Des Lieblingsörtchens Wiedersehen

Was wallst du, Luft, so liebend mir entgegen?
was rührt mein Innerstes mit zarter Hand,
und führt den Geist auf unbekannten Wegen
in der Erinn'rung stilles Schattenland?

Ich folge still dem Pfad, der sich gewunden
durch dichte Büsche drängt, dem Wäldchen zu.
Bald ist das Dörfchen hinter mir verschwunden,
und alles athmet Einsamkeit und Ruh.

Hier, wo umscherzt vom fröhlichen Gefieder
das Bächlein tanzt, sich froh die Buche hebt,
hier sink' ich still auf weichen Rasen nieder,
von Bildern der Vergangenheit umschwebt.

Wer schaut sie jetzt mit Lust, die grüne Fülle,
wer leiht dem fröhlichen Gesang sein Ohr?
Einsam entfaltet sich der Blume zarte Hülle,
und unbemerkt verhallt der Vögel Chor.

Verlassen murmelt sanft die Wiesenquelle,
kein fühlend Herz lauscht ihr mit zartem Sinn;
und ungesehen taucht sich die Libelle
mit leisem Flug durch grüne Dämm'rung hin.
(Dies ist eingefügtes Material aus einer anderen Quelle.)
[src/rtl/mc_ctrl_fsm_if.sv]
// Control bundle between the multi-cycle sequencer and the MIPS datapath.
// master = sequencer side, slave = datapath side.
interface mc_ctrl_fsm_if;
  logic [5:0] opcode;
  logic [4:0] rt;
  logic [4:0] rd;
  logic       mem_ready;
  logic       pc_write;
  logic       pc_write_cond;
  logic [1:0] pc_source;
  logic       iord;
  logic       mem_read;
  logic       mem_write;
  logic [1:0] mem_size;
  logic       ir_write;
  logic       alu_src_a;
  logic [1:0] alu_src_b;
  logic [1:0] alu_op;
  logic       reg_dst;
  logic       mem_to_reg;
  logic       reg_write;
  logic       instr_done;
  logic       illegal_op;
  logic       bus_err;
  logic [3:0] state;

  modport master (
    input  opcode, rt, rd, mem_ready,
    output pc_write, pc_write_cond, pc_source, iord,
    output mem_read, mem_write, mem_size, ir_write,
    output alu_src_a, alu_src_b, alu_op, reg_dst,
    output mem_to_reg, reg_write, instr_done,
    output illegal_op, bus_err, state
  );

  modport slave (
    output opcode, rt, rd, mem_ready,
    input  pc_write, pc_write_cond, pc_source, iord,
    input  mem_read, mem_write, mem_size, ir_write,
    input  alu_src_a, alu_src_b, alu_op, reg_dst,
    input  mem_to_reg, reg_write, instr_done,
    input  illegal_op, bus_err, state
  );
endinterface

[src/rtl/mc_ctrl_fsm.sv]
// Multi-cycle MIPS control sequencer: FETCH/DECODE/EXEC/MEM/WB with a
// memory-ready handshake and per-access timeout.
module mc_ctrl_fsm #(
  parameter int unsigned MEM_TIMEOUT = 16,
  parameter int unsigned CNT_W       = 8
) (
  input  logic          clk,
  input  logic          rst,
  mc_ctrl_fsm_if.master bus
);
  typedef enum logic [3:0] {
    FETCH  = 4'd0,
    DECODE = 4'd1,
    MEMADR = 4'd2,
    MEMRD  = 4'd3,
    MEMWB  = 4'd4,
    MEMWR  = 4'd5,
    EXEC   = 4'd6,
    ALUWB  = 4'd7,
    BRANCH = 4'd8,
    JUMP   = 4'd9,
    ADDIEX = 4'd10,
    ADDIWB = 4'd11
  } state_e;

  localparam bit               TMO_EN = (MEM_TIMEOUT != 0);
  localparam logic [CNT_W-1:0] TMO    = CNT_W'(MEM_TIMEOUT);
  localparam logic [CNT_W-1:0] CMAX   = '1;

  state_e           state_q, state_d;
  logic [CNT_W-1:0] cnt_q, cnt_d;

  logic       wait_st, rdy, tmo;
  logic       is_r, is_j, is_beq, is_addi;
  logic       is_ld, is_st;
  logic [1:0] size;

  assign wait_st = (state_q == FETCH) ||
                   (state_q == MEMRD) ||
                   (state_q == MEMWR);
  assign rdy = wait_st && bus.mem_ready;
  // ready on the timeout cycle takes priority
  assign tmo = TMO_EN && wait_st &&
               !bus.mem_ready && (cnt_q == TMO);

  always_comb begin
    is_r    = 1'b0;
    is_j    = 1'b0;
    is_beq  = 1'b0;
    is_addi = 1'b0;
    is_ld   = 1'b0;
    is_st   = 1'b0;
    unique case (1'b1)
      bus.opcode == 6'b000000: is_r = 1'b1;
      bus.opcode == 6'b000010: is_j = 1'b1;
      bus.opcode == 6'b000100: is_beq = 1'b1;
      bus.opcode == 6'b001000: is_addi = 1'b1;
      bus.opcode inside {6'b100011, 6'b100001, 6'b100000}:
        is_ld = 1'b1;
      bus.opcode inside {6'b101011, 6'b101001, 6'b101000}:
        is_st = 1'b1;
      default: ;
    endcase
  end

  always_comb begin
    unique case (bus.opcode[1:0])
      2'b01:   size = 2'b01;
      2'b00:   size = 2'b10;
      default: size = 2'b00;
    endcase
  end

  always_comb begin
    state_d = state_q;
    unique case (state_q)
      FETCH:  if (rdy) state_d = DECODE;
              else if (tmo) state_d = FETCH;
      DECODE: begin
        unique case (1'b1)
          is_r:           state_d = EXEC;
          is_j:           state_d = JUMP;
          is_beq:         state_d = BRANCH;
          is_addi:        state_d = ADDIEX;
          is_ld || is_st: state_d = MEMADR;
          default:        state_d = FETCH;
        endcase
      end
      MEMADR: state_d = bus.opcode[3] ? MEMWR : MEMRD;
      MEMRD:  if (rdy) state_d = MEMWB;
              else if (tmo) state_d = FETCH;
      MEMWR:  if (rdy || tmo) state_d = FETCH;
      EXEC:   state_d = ALUWB;
      ADDIEX: state_d = ADDIWB;
      MEMWB, ALUWB, BRANCH, JUMP, ADDIWB:
              state_d = FETCH;
      default: state_d = FETCH;
    endcase
  end

  always_comb begin
    cnt_d = '0;
    if (wait_st && !bus.mem_ready && !tmo)
      cnt_d = (cnt_q == CMAX) ? cnt_q : cnt_q + 1'b1;
  end

  always_ff @(posedge clk) begin
    if (rst) begin
      state_q <= FETCH;
      cnt_q   <= '0;
    end else begin
      state_q <= state_d;
      cnt_q   <= cnt_d;
    end
  end

  always_comb begin
    bus.pc_write      = 1'b0;
    bus.pc_write_cond = 1'b0;
    bus.pc_source     = 2'b00;
    bus.iord          = 1'b0;
    bus.mem_read      = 1'b0;
    bus.mem_write     = 1'b0;
    bus.mem_size      = 2'b00;
    bus.ir_write      = 1'b0;
    bus.alu_src_a     = 1'b0;
    bus.alu_src_b     = 2'b00;
    bus.alu_op        = 2'b00;
    bus.reg_dst       = 1'b0;
    bus.mem_to_reg    = 1'b0;
    bus.reg_write     = 1'b0;
    bus.instr_done    = 1'b0;
    bus.illegal_op    = 1'b0;
    bus.bus_err       = 1'b0;
    bus.state         = 4'd0;
    if (!rst) begin
      bus.state   = state_q;
      bus.bus_err = tmo;
      unique case (state_q)
        FETCH: begin
          bus.mem_read  = !tmo;
          bus.alu_src_b = 2'b01;
          bus.ir_write  = rdy;
          bus.pc_write  = rdy;
        end
        DECODE: begin
          bus.alu_src_b  = 2'b11;
          bus.illegal_op = !(is_r || is_j || is_beq ||
                             is_addi || is_ld || is_st);
        end
        MEMADR, ADDIEX: begin
          bus.alu_src_a = 1'b1;
          bus.alu_src_b = 2'b10;
        end
        MEMRD: begin
          bus.mem_read = !tmo;
          bus.iord     = 1'b1;
          bus.mem_size = size;
        end
        MEMWB: begin
          bus.mem_to_reg = 1'b1;
          bus.reg_write  = (bus.rt != 5'd0);
          bus.instr_done = 1'b1;
        end
        MEMWR: begin
          bus.mem_write  = !tmo;
          bus.iord       = 1'b1;
          bus.mem_size   = size;
          bus.instr_done = rdy;
        end
        EXEC: begin
          bus.alu_src_a = 1'b1;
          bus.alu_op    = 2'b10;
        end
        ALUWB: begin
          bus.reg_dst    = 1'b1;
          bus.reg_write  = (bus.rd != 5'd0);
          bus.instr_done = 1'b1;
        end
        BRANCH: begin
          bus.alu_src_a     = 1'b1;
          bus.alu_op        = 2'b01;
          bus.pc_write_cond = 1'b1;
          bus.pc_source     = 2'b01;
          bus.instr_done    = 1'b1;
        end
        JUMP: begin
          bus.pc_write   = 1'b1;
          bus.pc_source  = 2'b10;
          bus.instr_done = 1'b1;
        end
        ADDIWB: begin
          bus.reg_write  = (bus.rt != 5'd0);
          bus.instr_done = 1'b1;
        end
        default: bus.state = 4'd0;
      endcase
    end
  end
endmodule

[src/flat_wrapper.sv]
// flat-port wrapper written by rule: the top's interface ports become plain ports
module mc_ctrl_fsm_flat 
#(
  parameter int unsigned MEM_TIMEOUT = 16,
  parameter int unsigned CNT_W       = 8
)
  (clk, rst, bus_opcode, bus_rt, bus_rd, bus_mem_ready, bus_pc_write, bus_pc_write_cond, bus_pc_source, bus_iord, bus_mem_read, bus_mem_write, bus_mem_size, bus_ir_write, bus_alu_src_a, bus_alu_src_b, bus_alu_op, bus_reg_dst, bus_mem_to_reg, bus_reg_write, bus_instr_done, bus_illegal_op, bus_bus_err, bus_state);
  mc_ctrl_fsm_if bus_i ();
  input  logic clk;
  input  logic rst;
  input wire logic [$bits(bus_i.opcode)-1:0] bus_opcode;
  input wire logic [$bits(bus_i.rt)-1:0] bus_rt;
  input wire logic [$bits(bus_i.rd)-1:0] bus_rd;
  input wire logic [$bits(bus_i.mem_ready)-1:0] bus_mem_ready;
  output wire logic [$bits(bus_i.pc_write)-1:0] bus_pc_write;
  output wire logic [$bits(bus_i.pc_write_cond)-1:0] bus_pc_write_cond;
  output wire logic [$bits(bus_i.pc_source)-1:0] bus_pc_source;
  output wire logic [$bits(bus_i.iord)-1:0] bus_iord;
  output wire logic [$bits(bus_i.mem_read)-1:0] bus_mem_read;
  output wire logic [$bits(bus_i.mem_write)-1:0] bus_mem_write;
  output wire logic [$bits(bus_i.mem_size)-1:0] bus_mem_size;
  output wire logic [$bits(bus_i.ir_write)-1:0] bus_ir_write;
  output wire logic [$bits(bus_i.alu_src_a)-1:0] bus_alu_src_a;
  output wire logic [$bits(bus_i.alu_src_b)-1:0] bus_alu_src_b;
  output wire logic [$bits(bus_i.alu_op)-1:0] bus_alu_op;
  output wire logic [$bits(bus_i.reg_dst)-1:0] bus_reg_dst;
  output wire logic [$bits(bus_i.mem_to_reg)-1:0] bus_mem_to_reg;
  output wire logic [$bits(bus_i.reg_write)-1:0] bus_reg_write;
  output wire logic [$bits(bus_i.instr_done)-1:0] bus_instr_done;
  output wire logic [$bits(bus_i.illegal_op)-1:0] bus_illegal_op;
  output wire logic [$bits(bus_i.bus_err)-1:0] bus_bus_err;
  output wire logic [$bits(bus_i.state)-1:0] bus_state;
  assign bus_i.opcode = bus_opcode;
  assign bus_i.rt = bus_rt;
  assign bus_i.rd = bus_rd;
  assign bus_i.mem_ready = bus_mem_ready;
  assign bus_pc_write = bus_i.pc_write;
  assign bus_pc_write_cond = bus_i.pc_write_cond;
  assign bus_pc_source = bus_i.pc_source;
  assign bus_iord = bus_i.iord;
  assign bus_mem_read = bus_i.mem_read;
  assign bus_mem_write = bus_i.mem_write;
  assign bus_mem_size = bus_i.mem_size;
  assign bus_ir_write = bus_i.ir_write;
  assign bus_alu_src_a = bus_i.alu_src_a;
  assign bus_alu_src_b = bus_i.alu_src_b;
  assign bus_alu_op = bus_i.alu_op;
  assign bus_reg_dst = bus_i.reg_dst;
  assign bus_mem_to_reg = bus_i.mem_to_reg;
  assign bus_reg_write = bus_i.reg_write;
  assign bus_instr_done = bus_i.instr_done;
  assign bus_illegal_op = bus_i.illegal_op;
  assign bus_bus_err = bus_i.bus_err;
  assign bus_state = bus_i.state;
  mc_ctrl_fsm #(.MEM_TIMEOUT(MEM_TIMEOUT), .CNT_W(CNT_W)) u_core (.clk(clk), .rst(rst), .bus(bus_i));
endmodule
[config.mk]
export PLATFORM = sky130hd
export DESIGN_NAME = mc_ctrl_fsm_flat
export DESIGN_NICKNAME = d
export VERILOG_FILES = /design/src/rtl/mc_ctrl_fsm_if.sv /design/src/rtl/mc_ctrl_fsm.sv /design/src/flat_wrapper.sv
export SDC_FILE = /design/constraint.sdc
export NUM_CORES = 1
export LEC_CHECK = 0
export CORE_MARGIN = 2
export CORE_UTILIZATION = 47
export CTS_CLUSTER_SIZE = 25
export DETAILED_ROUTE_END_ITERATION = 6
export DONT_BUFFER_PORTS = 1
export HOLD_SLACK_MARGIN = 0.05
export SKIP_CTS_REPAIR_TIMING = 1
export SLEW_MARGIN = 15
export SYNTH_ARGS = -nofsm -noshare
export SYNTH_HDL_FRONTEND = slang
export SYNTH_SLANG_ARGS = --single-unit
[constraint.sdc]
create_clock -name clk -period 3 [get_ports clk]
set_input_delay 0.6 -clock clk [delete_from_list [all_inputs] [get_ports clk]]
set_output_delay 0.6 -clock clk [all_outputs]
set_load 0.1 [all_outputs]
==> results.toml, run 1 <==
[layout]
areaGrowthSynthToFinish_pct = 45.5
multi_input_gate_area_in_the_final_layout_um2 = 863
mostFrequentLayoutCells = "20 x sky130_fd_sc_hd__buf_4, 13 x sky130_fd_sc_hd__nor2_1, 12 x sky130_fd_sc_hd__dfxtp_1"
finish.cell_count_without_fillers = 196
final_nets = 190
diodes = 0
final_layout_size_suffix_gt1_share_pct = 31.0
layout.cell_area.non_filler_um2 = 1540
area.sequential_um2 = 240
mostFrequentLayoutCell = "sky130_fd_sc_hd__buf_4"
num-fill-cells = 185

[power_and_ir_drop]
post-layout-total-power_w = 0.000418
vdd_ir_drop_max_mv = 0.299
p_leak_nw = 0.633
power_density_nw_per_um2 = 271

[setup_path]
worstSetupPathType = "reg -> out"
crit_arrival_ps = 2180
critical_path_peak_fanout = 10
data_required_time_of_the_critical_path_ps = 2400
end_kind = "output port"
cp-start-kind = "register"

[floorplan]
die_y_um = 51.5
fp.coreArea_um2 = 2170
io-pin-count = 44
floorplan.die.width_um = 51.5
rows = 17
design.die.area_um2 = 2650
floorplan.initialDensity_pct = 48.8

[sta]
final-setup-viol-count = 0
finalCriticalPeriod_ps = 2780
fin_skew_ps = 4.10
worst_pin_slew_ps = 577
grt_setup_unrepaired = "false"
final-hold-violation-count = 0
fmaxAchievable_mhz = 360
hold_ws_ps = 403
finalMaxSlewViolations = 0
worst_slew_margin_rel_pct = 61.2
period_share_pct = 92.6

[placed_design]
detailed_place_hpwl_mm = 2.47
io_buf_count = 0
place_area_um2 = 1500
place.gp.congestion = 0.867
post-place-cells = 192

[cts]
insertion_delay_ps = 280
cts-buffers-inserted = 3
cts_root_buffer = "sky130_fd_sc_hd__clkbuf_4"
cts_max_path_buffers = 2
cts_max_level = 1
tritoncts = "done"
clock_sinks = 12
clock_transition_at_the_registers_of_the_reported_paths_ps = 80

[grt]
most_heavily_used_metal_layer_in_global_routing = "met2"
grt_pass1_vias = 1068
grt_start_max_net_pins = 22
grt_overflow = 0
grt_use_met3_pct = 2.63
grt_use_met1_pct = 30.0
grt_antenna_before_repair = 0
track_usage_pct = 24.1
global_route_wire_length_before_repair_mm = 4.86
grt_util_met2_pct = 42.7

[logic_synthesis]
yosys_warnings = 0
part_of_the_yosys_area_used_for_sequential_elements_pct = 22.7
ys_ff_latch = 12
netlist-cell-type-count = 47
synthFlopType = "sky130_fd_sc_hd__dfxtp_1"
syn_inst = 147
syn_area_per_cell_um2 = 7.20
post_synthesis_async_set_or_reset_flop_share_pct = 0
mappedNetlistArea_um2 = 1060
synth_fp_nets = 168
number_of_synthesized_flops_with_an_enable_pin = 0

[detailed_routing]
drt-vias-per-instance = 6.27
routed_wl_mm = 3.12
first_pass_iteration_count_of_the_detailed_router = 4
drtIter0Drc = 46
postRouteAntennaNets = 0
route.detailed.drc = 0
drt-wirelength-per-cell_um = 15.9
dr_total_vias = 1229

[outcome]
run_status = "completed"

[run]
cap_viol_max_count = 0

[min_path]
worst_hold_path_type = "in -> reg"
[final cells by class]
| class | count | area share (%) |
|---|---|---|
| Tap cell | 28 | 2.27 |
| Clock buffer | 4 | 2.36 |
| Sequential cell | 12 | 15.6 |
| Timing Repair Buffer | 28 | 21.8 |
| Multi-Input combinational cell | 116 | 56.1 |
| Inverter | 8 | 1.95 |
[cell usage after synthesis (all sizes together), types with 2 or more instances]
cell type,count,area (um^2)
a211oi,5,37.5
nand4,3,18.8
xor2,3,26.3
nand2,6,22.5
nor3,15,75.1
buf,6,26.3
nand3,4,20.0
and2,3,18.8
dfxtp,12,240
nor2,16,60.1
a311oi,2,17.5
ha,2,25.0
a21o,2,15.0
nand2b,4,32.5
clkbuf,5,18.8
inv,8,30.0
mux2i,3,30.0
a21oi,5,25.0
and4,3,26.3
o21ai,5,25.0
a31oi,6,37.5
and3,3,18.8
nor4,2,12.5
nor2b,4,25.0
[cell families after synthesis]
| group | Yosys count | share of synthesized area (%) |
|---|---|---|
| XOR/XNOR | 4 | 3.31 |
| buffers and inverters | 19 | 7.09 |
| multiplexers | 3 | 2.84 |
| adder cells (fa/ha/maj) | 3 | 3.31 |
| AND/OR/NAND/NOR | 73 | 39.0 |
| AO/OA/AOI/OAI | 33 | 21.8 |
| flip-flops | 12 | 22.7 |
[registers in the layout, indices dropped and copies added, names as in the netlist]
name	cells
u_core.state_q	4
u_core.cnt_q	8
[worst paths after layout]
path / from / end / slack [ps] / depth (start not counted)
setup / recovery: u_core.state_q[0]$_SDFFE_PP0P_ / bus_illegal_op / 220 / 5
setup reg to reg: u_core.state_q[1]$_SDFFE_PP0P_ / u_core.state_q[1]$_SDFFE_PP0P_ / 1090 / 4
hold reg to reg: u_core.cnt_q[5]$_SDFFE_PP0P_ / u_core.cnt_q[5]$_SDFFE_PP0P_ / 530 / 1
hold / removal: rst / u_core.state_q[1]$_SDFFE_PP0P_ / 400 / 1
[stage by stage]
step / worst slack, ps / util (%) / setup TNS (ps)
2_1_floorplan: -698 / - / -4440
3_3_place_gp: 587 / 69.3 / 0
3_5_place_dp: 548 / 69.3 / 0
4_1_cts: 226 / 71.0 / 0
5_1_grt: 115 / 71.0 / 0
6_report: 222 / 71.0 / 0
[power breakdown]
group          internal [W]  total, W  switching (W)
logic             0.0000346  0.000114      0.0000796
registers          0.000162  0.000169     0.00000746
clock network     0.0000740  0.000134      0.0000602
total              0.000270  0.000418       0.000147
[critical path, stage by stage (launching register included)]
cell and delay [ps]:
sky130_fd_sc_hd__dfxtp_1 570, sky130_fd_sc_hd__nor2b_1 290, sky130_fd_sc_hd__nor2b_1 390, sky130_fd_sc_hd__nand2_1 150, sky130_fd_sc_hd__a2111oi_4 270, sky130_fd_sc_hd__buf_12 220
[per-layer routing]
layer / wire (um) / part of all wire (%)
met3: 104 / 3.3
met5: 0 / 0
met1: 1310 / 42
met2: 1680 / 54
met4: 30 / 0.96
Note: power is estimated with default switching activity, not from simulation.
==> run 2, diff against run 1 <==
==> constraint.sdc (replaced) <==
create_clock -name clk -period 2.9 [get_ports clk]
set_input_delay 0.58 -clock clk [delete_from_list [all_inputs] [get_ports clk]]
set_output_delay 0.58 -clock clk [all_outputs]
set_load 0.1 [all_outputs]
==> results.toml, run 2 (same netlist as run 1, synthesis figures left out) <==
[layout]
final_layout_size_suffix_gt1_share_pct = 31.0
regMostFlops = "u_core.cnt_q"
finish.cell_count_without_fillers = 196
final_nets = 191
mostFrequentLayoutCell = "sky130_fd_sc_hd__buf_4"
mostFrequentLayoutCells = "18 x sky130_fd_sc_hd__buf_4, 13 x sky130_fd_sc_hd__nor2_1, 12 x sky130_fd_sc_hd__dfxtp_1"
largestRegisters = "u_core.cnt_q x8, u_core.state_q x4"
diodes = 0
areaGrowthSynthToFinish_pct = 48.0
largest_reg_flops = 8

[sta]
finalCriticalPeriod_ps = 2600
final-hold-violation-count = 0
totalNegativeSetupSlack_ps = 0
final-setup-viol-count = 0
fmaxAchievable_mhz = 384
setup_slack_ps = 298
worst_slew_margin_rel_pct = 59.0
period_share_pct = 89.7
fin_skew_ps = 9.64
worst_pin_slew_ps = 609
grt_setup_unrepaired = "false"
finalMaxSlewViolations = 0

[floorplan]
rows = 17
fp.coreArea_um2 = 2170
design.die.area_um2 = 2650
die_y_um = 51.5
floorplan.die.width_um = 51.5
io-pin-count = 44
floorplan.initialDensity_pct = 48.8

[power_and_ir_drop]
power_density_nw_per_um2 = 253
power_report.internal_total_w = 0.000254
power.share.combinational_pct = 31.2
clockPowerShare_pct = 25.1
switch_share_pct = 36.0
vdd_ir_drop_max_mv = 0.262
p_leak_nw = 0.642
seq_power_share_pct = 43.7
netsw_w = 0.000143

[grt]
grt_pass1_vias = 1136
grt_start_max_net_pins = 22
grt_overflow = 0
track_usage_pct = 25.8
grt_antenna_before_repair = 0
global_route_wire_length_before_repair_mm = 5.22

[cts]
clock_sinks = 12
cts_root_buffer = "sky130_fd_sc_hd__clkbuf_4"
cts-buffers-inserted = 3
cts_max_path_buffers = 2
clock_transition_at_the_registers_of_the_reported_paths_ps = 70
tritoncts = "done"
insertion_delay_ps = 280
cts_max_level = 1

[placed_design]
dp_slack_ps = 544
io_buf_count = 0
detailed_place_hpwl_mm = 2.47
place.gp.congestion = 0.880
post-place-cells = 193

[detailed_routing]
dr_total_vias = 1208
postRouteAntennaNets = 0
route.detailed.drc = 0
first_pass_iteration_count_of_the_detailed_router = 4
routed_wl_mm = 3.10
drt-vias-per-instance = 6.16
drt-wirelength-per-cell_um = 15.8
drtIter0Drc = 32

[setup_path]
end_kind = "output port"
data_required_time_of_the_critical_path_ps = 2320
critical_path_peak_fanout = 5
critical_path.reg2reg.endpoint = "u_core.state_q[1]$_SDFFE_PP0P_"
reg2regPathDepth = 4
cp-start-kind = "register"
critical_path.startpoint = "u_core.state_q[0]$_SDFFE_PP0P_"
worstSetupPathType = "reg -> out"
crit_arrival_ps = 2020
reg2reg_from = "u_core.state_q[1]$_SDFFE_PP0P_"
r2r_slack_ps = 1080

[min_path]
worst_hold_path_type = "in -> reg"
hp-start = "rst"
hold_end = "u_core.state_q[1]$_SDFFE_PP0P_"
timing.hold.worst_path_depth = 1

[outcome]
run_status = "completed"

[run]
cap_viol_max_count = 0
==> run 2: cell count changes in the layout (fill, tap and decap cells not counted) <==
cell,change
sky130_fd_sc_hd__and3b_2,+1
sky130_fd_sc_hd__and3b_4,-1
sky130_fd_sc_hd__buf_12,+3
sky130_fd_sc_hd__buf_4,-2
sky130_fd_sc_hd__clkbuf_8,-1
sky130_fd_sc_hd__or2_2,+1
sky130_fd_sc_hd__or2_4,-1
==> run 2: metrics by stage <==
stage | power (W) | cell area (um^2) | util, % | hold slack [ps]
after global routing | 0.000412 | 1570 | 72.2 | 382
after detailed placement | 0.000301 | 1540 | 71.2 | 497
after global placement | 0.000298 | 1540 | 71.2 | 470
after floorplan | 0.000272 | 1110 | - | 454
after CTS | 0.000399 | 1570 | 72.2 | 378
final | 0.000396 | 1570 | 72.2 | 385
==> run 2: worst max path at each step <==
stage | cells after the start | to
3_5_place_dp | 4 | bus_illegal_op
4_1_cts | 5 | bus_mem_size[0]
5_1_grt | 5 | bus_mem_size[0]
3_3_place_gp | 4 | bus_illegal_op
2_1_floorplan | 5 | bus_mem_size[0]
6_report | 5 | bus_mem_size[0]
==> run 2: power by group through the flow <==
stage          clock network (W)  registers [W]   logic, W
4_1_cts                 0.000102       0.000173   0.000124
3_3_place_gp                   0       0.000177   0.000121
6_report               0.0000997       0.000173   0.000124
5_1_grt                 0.000107       0.000174   0.000131
3_5_place_dp                   0       0.000177   0.000124
2_1_floorplan                  0       0.000174  0.0000983
==> run 2: worst max-delay path, stage by stage, from the launching register on <==
cell and delay, ps:
sky130_fd_sc_hd__dfxtp_1 450, sky130_fd_sc_hd__nor2b_1 280, sky130_fd_sc_hd__nor2b_1 360, sky130_fd_sc_hd__nand2_1 180, sky130_fd_sc_hd__nor3_2 230, sky130_fd_sc_hd__clkbuf_16 250
==> run 2: routing by layer <==
layer  track usage, %  part of all wire (%)  routed length [um]  vias up
met4             11.8                   2.0                  63        0
met5                0                     0                   0        -
met3             1.17                   4.2                 131        7
met1             30.9                    39                1220      576
li1                 -                     -                   -      584
met2             47.0                    54                1680       41
==> run 2: cell type report <==
| class | count | area [um^2] |
|---|---|---|
| inverters | 8 | 30.0 |
| repair buffers | 29 | 380 |
| clock buffers | 3 | 22.5 |
| fillers | 179 | 603 |
| multi-input cells | 116 | 858 |
| well taps | 28 | 35.0 |
| flip-flops and latches | 12 | 240 |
Hier war es, wo einst in holden Träumen
der Hore Flug mit sanfterm Hauch zerrann;
wo sich die Phantasie in fernen Räumen
ein goldnes Zauberland mit Lust ersann.

Da wehte um das neue, frische Leben
der Zauberduft der Unerfahrenheit:
ich sah die Gegenwart mir hold entschweben,
und in der Ferne lauter Seligkeit.

Verloren ist die Blüthe der Gefühle,
der Täuschung buntes Zauberland verblich;
der Menschheit schönes Bild floh im Gewühle,
und ach! die Götter selbst entfernten sich.

Erfahrung schuf mir neue Lust und Schmerzen;
auf ihr Geheiss floh der geliebte Wahn.
Nur du, Natur - an dem verlass'nen Herzen
klang rein dein schöner Ton, wie vormals, an.

Wohl mir, dass in des Lebens bunten Scenen
nicht diese zarte Harmonie entwich!
Noch quillt für dich ein wenig reges Sehnen,
und mein Gefühl bleibt ewig jugendlich!

Du bist das Band, das bessre Seelen leitet,
die zartbesaiteten; wenn sich das Glück,
wenn Phantasie und Lust von ihnen scheidet,
rufst du den Frieden in ihr Herz zurück.